BEGIN Data in this exercise

==> /design/flow/design.v <==
module alu_decoder (
    input  [5:0] Funct,
    input  [1:0] ALUOp,
    output [2:0] ALUControl
);
  assign ALUControl = (ALUOp == 2'b00) ? 3'b010: 
                    (ALUOp[0] == 1'b1) ? 3'b110:
                    ((ALUOp[1] == 1'b1) & (Funct == 6'b100000)) ? 3'b010:
                    ((ALUOp[1] == 1'b1) & (Funct == 6'b100010)) ? 3'b110:
                    ((ALUOp[1] == 1'b1) & (Funct == 6'b100100)) ? 3'b000:
                    ((ALUOp[1] == 1'b1) & (Funct == 6'b100101)) ? 3'b001:
                    ((ALUOp[1] == 1'b1) & (Funct == 6'b101010)) ? 3'b111: 3'b000;
endmodule
module control_unit (
    input [5:0] Opcode,
    input [5:0] Funct,
    output MemtoReg,
    MemWrite,
    Branch,
    ALUSrc,
    RegDst,
    RegWrite,
    output [2:0] ALUControl
);
  wire [1:0] ALUOp;
  main_decoder MAIN_DECODER (
      .Opcode(Opcode),
      .MemtoReg(MemtoReg),
      .MemWrite(MemWrite),
      .Branch(Branch),
      .ALUSrc(ALUSrc),
      .RegDst(RegDst),
      .RegWrite(RegWrite),
      .ALUOp(ALUOp)
  );
  alu_decoder ALU_DECODER (
      .Funct(Funct),
      .ALUOp(ALUOp),
      .ALUControl(ALUControl)
  );
endmodule
module main_decoder (
    input [5:0] Opcode,
    output MemtoReg,
    output MemWrite,
    output Branch,
    ALUSrc,
    RegDst,
    RegWrite,
    output [1:0] ALUOp
);
  assign RegWrite = ((Opcode == 6'b000000) || (Opcode == 6'b100011)) ? 1'b1 : 1'b0;
  assign MemWrite = (Opcode == 6'b101011) ? 1'b1 : 1'b0;
  assign ALUSrc = ((Opcode == 6'b101011) || (Opcode == 6'b100011)) ? 1'b1 : 1'b0;
  assign Branch = (Opcode == 6'b000100) ? 1'b1 : 1'b0;
  assign RegDst = (Opcode == 6'b000000) ? 1'b1 : 1'b0;
  assign MemtoReg = (Opcode == 6'b100011) ? 1'b1 : 1'b0;
  assign ALUOp = (Opcode == 6'b000000) ? 2'b10 : (Opcode == 6'b000100) ? 2'b01 : 2'b00;
endmodule
module decode_cycle (
    input clk,
    input rst,
    input RegWriteW,
    input [31:0] ResultW,
    input [31:0] PCPlus4D,
    input [4:0] WriteRegW,
    input [31:0] InstructionD,
    input FlushE,
    output reg [31:0] PCPlus4E,
    output reg [31:0] SignImmE,
    output reg [31:0] RD1E,
    output reg [31:0] RD2E,
    output reg [4:0] RtE,
    RdE,
    RsE,
    output reg RegWriteE,
    MemtoRegE,
    MemWriteE,
    BranchE,
    ALUSrcE,
    RegDstE,
    output reg [2:0] ALUControlE,
    output [4:0] RsD,
    RtD
);
  wire [31:0] RD1D, RD2D;
  wire [31:0] SignImmD;
  wire RegWriteD, MemtoRegD, MemWriteD, BranchD, ALUSrcD, RegDstD;
  wire [2:0] ALUControlD;
  register_file RF (
      .clk(clk),
      .rst(rst),
      .A1 (InstructionD[25:21]),
      .A2 (InstructionD[20:16]),
      .A3 (WriteRegW),
      .WD3(ResultW),
      .RD1(RD1D),
      .RD2(RD2D),
      .WE3(RegWriteW)
  );
  sign_extend SignExtend (
      .sign_in(InstructionD[15:0]),
      .SignImm(SignImmD)
  );
  control_unit CU (
      .Opcode(InstructionD[31:26]),
      .Funct(InstructionD[5:0]),
      .MemtoReg(MemtoRegD),
      .MemWrite(MemWriteD),
      .Branch(BranchD),
      .ALUSrc(ALUSrcD),
      .RegDst(RegDstD),
      .RegWrite(RegWriteD),
      .ALUControl(ALUControlD)
  );
  assign RsD = InstructionD[25:21];
  assign RtD = InstructionD[20:16];
  always @(posedge clk) begin
    if (rst) begin
      RtE <= 0;
      RdE <= 0;
      RsE <= 0;
      SignImmE <= 0;
      RD1E <= 0;
      RD2E <= 0;
      PCPlus4E <= 0;
      RegWriteE <= 0;
      MemtoRegE <= 0;
      MemWriteE <= 0;
      BranchE <= 0;
      ALUSrcE <= 0;
      RegDstE <= 0;
      ALUControlE <= 0;
    end else begin
      if (FlushE == 1'b1) begin
        RtE <= 0;
        RdE <= 0;
        RsE <= 0;
        SignImmE <= 0;
        RD1E <= 0;
        RD2E <= 0;
        PCPlus4E <= 0;
        RegWriteE <= 0;
        MemtoRegE <= 0;
        MemWriteE <= 0;
        BranchE <= 0;
        ALUSrcE <= 0;
        RegDstE <= 0;
        ALUControlE <= 0;
      end else begin
        RtE <= InstructionD[20:16];
        RdE <= InstructionD[15:11];
        RsE <= InstructionD[25:21];
        SignImmE <= SignImmD;
        PCPlus4E <= PCPlus4D;
        RD1E <= RD1D;
        RD2E <= RD2D;
        RegWriteE <= RegWriteD;
        MemtoRegE <= MemtoRegD;
        MemWriteE <= MemWriteD;
        BranchE <= BranchD;
        ALUSrcE <= ALUSrcD;
        RegDstE <= RegDstD;
        ALUControlE <= ALUControlD;
      end
    end
  end
endmodule
module register_file (
    input clk,
    input rst,
    input [4:0] A1,
    A2,
    A3,
    input [31:0] WD3,
    output [31:0] RD1,
    RD2,
    input WE3
);
  reg [31:0] Registers[31:0];
  assign RD1 = (rst == 1'b1) ? 32'b0 : Registers[A1];
  assign RD2 = (rst == 1'b1) ? 32'b0 : Registers[A2];
  integer i;
  always @(posedge clk) begin
    if (rst) begin
      for (i = 0; i < 32; i = i + 1) begin
        Registers[i] = 32'd0;
      end
    end else if (WE3) begin
      Registers[A3] <= WD3;
    end
  end
endmodule
module sign_extend (
    input  [15:0] sign_in,
    output [31:0] SignImm
);
  assign SignImm = {{16{sign_in[15]}}, sign_in};
endmodule
==> /design/flow/run.sh <==
#!/bin/bash
# OpenROAD 26Q1-2900-gdf79404cd8, Yosys 0.63+post, stock flow scripts
make -C /OpenROAD-flow-scripts/flow DESIGN_CONFIG=/design/flow/config.mk WORK_HOME=/design/flow/orfs finish
==> /design/flow/config.mk <==
export PLATFORM = sky130hd
export DESIGN_NAME = decode_cycle
export DESIGN_NICKNAME = decode_cycle
export VERILOG_FILES = /design/flow/design.v
export SDC_FILE = /design/flow/constraint.sdc
export NUM_CORES = 4
export LEC_CHECK = 1
export CORE_UTILIZATION = 30
==> /design/flow/constraint.sdc <==
current_design decode_cycle

set clk_period 9.3
set clk_io_pct 0.2

create_clock -name clk0 -period $clk_period [get_ports {clk}]

set non_clock_inputs [all_inputs -no_clocks]
set_input_delay [expr $clk_period * $clk_io_pct] -clock clk0 $non_clock_inputs
set_output_delay [expr $clk_period * $clk_io_pct] -clock clk0 [all_outputs]
==> flow_summary.ini <==
; flow metrics
[setup_path]
worstPathCellList = clkdlybuf4s50_1 -> clkdlybuf4s50_1
path_delay_family = buffers and inverters
critPathLaunchType = primary input
cpMaxStageDelayCell = clkdlybuf4s50_1
cp_num_buf_inv = 2
cp_max_fo = 13
endpoint_kind = output port
path_class = primary input to output port
critPathMaxStageDelay_ns = 1.02
cp.arrival_ns = 3.48
cpMostUsedCell = clkdlybuf4s50_1
cp_data_required_time_ns = 7.44

[cells_and_area]
instances_no_fill = 7035
design_area_mm2 = 0.0679
mi_logic_area_mm2 = 0.0231
drive_gt1_share_pct = 15.4
seqCellArea_mm2 = 0.0334
fillers = 18100
fin_util_pct = 35.2
syn2layout_area_growth_pct = 16.2

[clock_tree]
htree_levels = 4
post_cts_buffers = 0
ctsHoldBuffers = 0
path_clk_slew_ns = 0.06
ctsRootBufferMaster = clkbuf_16
cts_buffer_depth = 3
cts_buffers = 132
cts_tree = built
numClockSinks = 1155
clk_latency_ns = 0.78
cts_resized = 0

[job]
maxCapViolCount = 0
tool_warnings = 26

[sta]
tns_ns = 0
rsz0062_at_grt = false
slew_headroom_pct = 25.5
skew_ns = 0.0270
fin_crit_ns = 5.34
hold_viol_final = 0
setup_viol = 0
tightest_slew_ns = 1.11
drv_slew = 0
fin_crit_sh_pct = 57.4
max_freq_mhz = 187

[drt]
vias = 37600
drtIter0Drc = 2522
detail-route-antenna-nets = 0
drcViolationCount = 0
wl_per_cell_um = 29.6
viasPerCell = 5.34
wl_mm = 208
drt_pass1_iterations = 6

[synth]
synth-edff-count = 1024
ys_cells = 4288
netlist_instances = 4288
synth_area_mm2 = 0.0585
async_flop_share_pct = 0
ys.flop_type = edfxtp_1
ys_warn_count = 2
numSynthFlops = 1155
synth.avg_cell_area_um2 = 13.6
ys_chip_area_mm2 = 0.0585
ys_seq_share_pct = 57.1
ys_types = 51

[floorplanning]
core_mm2 = 0.193
die_area_mm2 = 0.197
design.portCount = 267
fp.dieW_um = 443
initial_core_util_pct = 30.3
die_h_um = 443
num_rows = 161

[place]
gp_congestion = 0.934
dpl.hpwl_mm = 124
dp.cells = 6790
place_area_mm2 = 0.0636
portBuffers = 266

[power_and_ir_drop]
netSwitchingPower_w = 0.00313
p_sw_share_pct = 24.9
clockPowerShare_pct = 41.7
peakVddDrop_mv = 0.117
leakagePower_nw = 24.3
p_seq_share_pct = 48.3
p_int_w = 0.00944
comb_power_share_pct = 10.0
power_density_mw_per_mm2 = 185

[global_route]
grt_pass1_vias = 39200
antenna_found_initial = 11
grt_start_max_net_pins = 61
grt_pass1_wl_mm = 291
track_usage_pct = 22.1
overflow = 0

[hold_path]
min_path_type = register to register

[status]
status = finished clean
-- routing by layer --
| layer | GRT usage, % | part of all wire, % | vias up |
|---|---|---|---|
| li1 | - | - | 16300 |
| met1 | 25.7 | 35 | 18200 |
| met2 | 32.6 | 45 | 2551 |
| met3 | 14.1 | 15 | 516 |
| met4 | 9.47 | 5.4 | 12 |
| met5 | 1.10 | 0.15 | - |
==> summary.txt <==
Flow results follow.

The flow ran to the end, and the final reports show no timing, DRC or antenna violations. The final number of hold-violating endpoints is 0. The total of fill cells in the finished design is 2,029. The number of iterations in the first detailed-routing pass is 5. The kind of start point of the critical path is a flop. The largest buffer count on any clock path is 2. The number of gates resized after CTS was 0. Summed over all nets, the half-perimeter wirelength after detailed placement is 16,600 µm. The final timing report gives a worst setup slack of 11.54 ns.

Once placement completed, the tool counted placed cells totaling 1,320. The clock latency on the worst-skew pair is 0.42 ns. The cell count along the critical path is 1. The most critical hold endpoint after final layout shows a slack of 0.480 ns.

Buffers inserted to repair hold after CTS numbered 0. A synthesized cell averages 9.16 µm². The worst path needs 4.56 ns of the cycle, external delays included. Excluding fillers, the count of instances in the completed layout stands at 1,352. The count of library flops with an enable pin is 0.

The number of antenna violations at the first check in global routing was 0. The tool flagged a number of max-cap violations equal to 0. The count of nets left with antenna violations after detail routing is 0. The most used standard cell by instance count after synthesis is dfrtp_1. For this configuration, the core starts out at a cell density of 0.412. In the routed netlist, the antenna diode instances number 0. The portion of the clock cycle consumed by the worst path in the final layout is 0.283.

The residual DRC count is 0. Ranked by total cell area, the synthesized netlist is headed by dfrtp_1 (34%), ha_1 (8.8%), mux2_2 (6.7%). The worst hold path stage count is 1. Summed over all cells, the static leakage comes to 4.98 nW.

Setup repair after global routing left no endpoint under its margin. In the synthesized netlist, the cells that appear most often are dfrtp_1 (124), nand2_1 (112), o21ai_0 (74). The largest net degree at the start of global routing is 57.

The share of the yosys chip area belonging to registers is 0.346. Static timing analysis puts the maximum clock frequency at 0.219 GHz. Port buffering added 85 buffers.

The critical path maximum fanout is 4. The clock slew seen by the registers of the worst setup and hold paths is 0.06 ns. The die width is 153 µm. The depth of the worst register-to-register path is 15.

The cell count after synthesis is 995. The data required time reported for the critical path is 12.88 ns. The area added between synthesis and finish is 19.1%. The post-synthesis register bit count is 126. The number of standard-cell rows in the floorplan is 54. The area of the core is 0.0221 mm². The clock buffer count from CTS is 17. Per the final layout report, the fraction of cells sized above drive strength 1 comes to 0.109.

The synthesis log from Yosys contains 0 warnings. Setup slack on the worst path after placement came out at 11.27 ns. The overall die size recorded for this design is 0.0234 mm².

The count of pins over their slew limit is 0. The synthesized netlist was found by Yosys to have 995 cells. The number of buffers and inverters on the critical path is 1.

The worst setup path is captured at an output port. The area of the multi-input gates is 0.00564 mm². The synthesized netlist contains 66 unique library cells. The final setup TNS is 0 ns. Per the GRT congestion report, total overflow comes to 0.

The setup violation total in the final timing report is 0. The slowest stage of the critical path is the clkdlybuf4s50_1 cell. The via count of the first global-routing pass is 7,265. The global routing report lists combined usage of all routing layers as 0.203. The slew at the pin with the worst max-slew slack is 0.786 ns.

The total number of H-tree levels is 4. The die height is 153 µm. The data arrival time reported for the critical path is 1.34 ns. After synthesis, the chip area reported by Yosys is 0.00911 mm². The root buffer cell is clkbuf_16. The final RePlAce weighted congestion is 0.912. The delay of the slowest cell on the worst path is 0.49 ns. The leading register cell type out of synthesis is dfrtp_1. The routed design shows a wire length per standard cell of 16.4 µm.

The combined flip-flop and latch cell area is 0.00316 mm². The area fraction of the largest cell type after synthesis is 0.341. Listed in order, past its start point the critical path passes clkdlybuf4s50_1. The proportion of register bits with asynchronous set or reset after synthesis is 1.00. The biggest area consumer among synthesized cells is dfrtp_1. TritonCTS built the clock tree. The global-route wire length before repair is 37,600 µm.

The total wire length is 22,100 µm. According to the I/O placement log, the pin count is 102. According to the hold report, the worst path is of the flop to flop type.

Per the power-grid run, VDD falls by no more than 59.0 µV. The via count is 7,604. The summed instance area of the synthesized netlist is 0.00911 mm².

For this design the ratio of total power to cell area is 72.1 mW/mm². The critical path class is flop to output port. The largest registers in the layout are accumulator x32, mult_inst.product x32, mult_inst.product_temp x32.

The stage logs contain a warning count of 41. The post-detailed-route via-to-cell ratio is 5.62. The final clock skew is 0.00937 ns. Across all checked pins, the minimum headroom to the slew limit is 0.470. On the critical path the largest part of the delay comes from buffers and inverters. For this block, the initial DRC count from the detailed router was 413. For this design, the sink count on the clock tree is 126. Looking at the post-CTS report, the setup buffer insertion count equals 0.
==> flow/run.sh <==
#!/bin/bash
# OpenROAD 26Q1-2900-gdf79404cd8, Yosys 0.63+post, stock flow scripts
make -C /OpenROAD-flow-scripts/flow DESIGN_CONFIG=/design/flow/config.mk WORK_HOME=/design/flow/orfs finish
==> flow/config.mk <==
export PLATFORM = sky130hd
export DESIGN_NAME = priority_encoder
export DESIGN_NICKNAME = priority_encoder
export VERILOG_FILES = /design/flow/design.v
export SDC_FILE = /design/flow/constraint.sdc
export NUM_CORES = 4
export LEC_CHECK = 1
export CORE_AREA = 10 10 82 82
export DIE_AREA = 0 0 92 92
export SYNTH_HDL_FRONTEND = slang
==> flow/constraint.sdc <==
current_design priority_encoder

set clk_period 7.9
set clk_io_pct 0.2

create_clock -name clk0 -period $clk_period

set non_clock_inputs [all_inputs -no_clocks]
set_input_delay [expr $clk_period * $clk_io_pct] -clock clk0 $non_clock_inputs
set_output_delay [expr $clk_period * $clk_io_pct] -clock clk0 [all_outputs]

END Data in this exercise

What is required => Copy out the lines above exactly, beginning at the one that contains "The flow ran" and ending at the one that contains "The share of".

Finished task =>
The flow ran to the end, and the final reports show no timing, DRC or antenna violations. The final number of hold-violating endpoints is 0. The total of fill cells in the finished design is 2,029. The number of iterations in the first detailed-routing pass is 5. The kind of start point of the critical path is a flop. The largest buffer count on any clock path is 2. The number of gates resized after CTS was 0. Summed over all nets, the half-perimeter wirelength after detailed placement is 16,600 µm. The final timing report gives a worst setup slack of 11.54 ns.

Once placement completed, the tool counted placed cells totaling 1,320. The clock latency on the worst-skew pair is 0.42 ns. The cell count along the critical path is 1. The most critical hold endpoint after final layout shows a slack of 0.480 ns.

Buffers inserted to repair hold after CTS numbered 0. A synthesized cell averages 9.16 µm². The worst path needs 4.56 ns of the cycle, external delays included. Excluding fillers, the count of instances in the completed layout stands at 1,352. The count of library flops with an enable pin is 0.

The number of antenna violations at the first check in global routing was 0. The tool flagged a number of max-cap violations equal to 0. The count of nets left with antenna violations after detail routing is 0. The most used standard cell by instance count after synthesis is dfrtp_1. For this configuration, the core starts out at a cell density of 0.412. In the routed netlist, the antenna diode instances number 0. The portion of the clock cycle consumed by the worst path in the final layout is 0.283.

The residual DRC count is 0. Ranked by total cell area, the synthesized netlist is headed by dfrtp_1 (34%), ha_1 (8.8%), mux2_2 (6.7%). The worst hold path stage count is 1. Summed over all cells, the static leakage comes to 4.98 nW.

Setup repair after global routing left no endpoint under its margin. In the synthesized netlist, the cells that appear most often are dfrtp_1 (124), nand2_1 (112), o21ai_0 (74). The largest net degree at the start of global routing is 57.

The share of the yosys chip area belonging to registers is 0.346. Static timing analysis puts the maximum clock frequency at 0.219 GHz. Port buffering added 85 buffers.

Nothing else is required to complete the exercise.